Book Review: What We Owe the Future
I have a book review up at the EA for Christians Substack “Christ and Counterfactuals” which you can find here:
Effective Altruism as a movement is highly concerned with rational practicality and longtermism arises out of practical concerns with Utilitarian ethics taken to an extreme that may no longer be practical. Because the future has a chance to be so much vastly better than the present or so much vastly worse, it makes sense that every decision should be filtered through the lens of the future rather than the present. Lives can stop mattering for themselves, but for how many trillions of happy descendants they might create.
Like much of Utilitarianism’s strange edge cases, I consider some of the scenarios considered by longtermism to be reductio ad absurdums that are nevertheless taken seriously by people deeply concerned with being good. They are reductios because ethics ultimately does not boil down to “find a simple infinitely generalizable principle for what the good is then apply it rigorously to all contexts,”1 but is far more confusing and case sensitive. It does not make ethical sense to do great evil to the present based on slim probabilities of the future.
Fortunately, longtermism does not need to be about such edge cases. Many of the concerns raised by longtermism are actually just important concerns for ethical thinking in general. It can sometimes be difficult to find cases where the longterm and the enlightened shortterm significantly diverge. It is also hard to know anything for sure about the longterm other than what we know about the shortterm. I am concerned about asteroid strikes and engineered pandemics because they might happen. But the fact that we did not know about either possibility until relatively recently suggests the future will have its own unimaginable existential risks. Some may say that people are not concerned enough about existential risks because they are not sufficiently concerned about the longrun future. I would answer that people are concerned about existential risks (plenty of movies highlight it as the worst outcome possible) but that they are also lazy and selfish and like to stick with the status quo; these are not problems that will be solved by better ethics.

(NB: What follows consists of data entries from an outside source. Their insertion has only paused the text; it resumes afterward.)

`config.mk`:
```
export PLATFORM = sky130hd
export DESIGN_NAME = datapath_seq_ctrl
export DESIGN_NICKNAME = d
export VERILOG_FILES = /design/src/rtl/dpseq_pkg.sv /design/src/rtl/dpseq_cmd_fifo.sv /design/src/rtl/datapath_seq_ctrl.sv
export SDC_FILE = /design/constraint.sdc
export NUM_CORES = 1
export LEC_CHECK = 0
export BUFFER_PORTS_ARGS = -buffer_cell sky130_fd_sc_hd__buf_2
export CORE_MARGIN = 8
export CORE_UTILIZATION = 30
export DETAILED_ROUTE_END_ITERATION = 16
export PLACE_DENSITY_LB_ADDON = 0.15
export SYNTH_ARGS = -nofsm -noshare
export SYNTH_HDL_FRONTEND = slang
export SYNTH_SLANG_ARGS = --single-unit
```
`constraint.sdc`:
```
create_clock -name wb_clk_i -period 1.6 [get_ports wb_clk_i]
set_input_delay 0.08 -clock wb_clk_i [delete_from_list [all_inputs] [get_ports wb_clk_i]]
set_output_delay 0.08 -clock wb_clk_i [all_outputs]
set_load 0.01 [all_outputs]
```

But there is another less-practical domain where longtermism offers something different. Much of Christian morality, especially that of the early Church, urges believers to base their lives not on the present or the shortterm, but what is to come. “Set your minds on things that are above, not on things that are on earth” (Col 3:2). Many religions hold out the same command, not to become enslaved to the concerns of the present, but to focus one’s mind on the better world. Our secular present has failed to be able to imagine a better world, to imagine a true future which leaves behind the worldly concerns of our present. The future imagined by longtermists can fill this role. Tyler Cowen’s Stubborn Attachments uses the future in this way, not as something to be rationally calculated (although it is worth engaging in rational speculation), but as something to hope for and to drive humanity further. I hope that longtermism sticks and around and succeeds not as a new area for worry and arguing about utiltitarian edge cases, but as an opportunity for all to join as believers in a shared and shining future.
I will not elaborate here, but I hope to soon.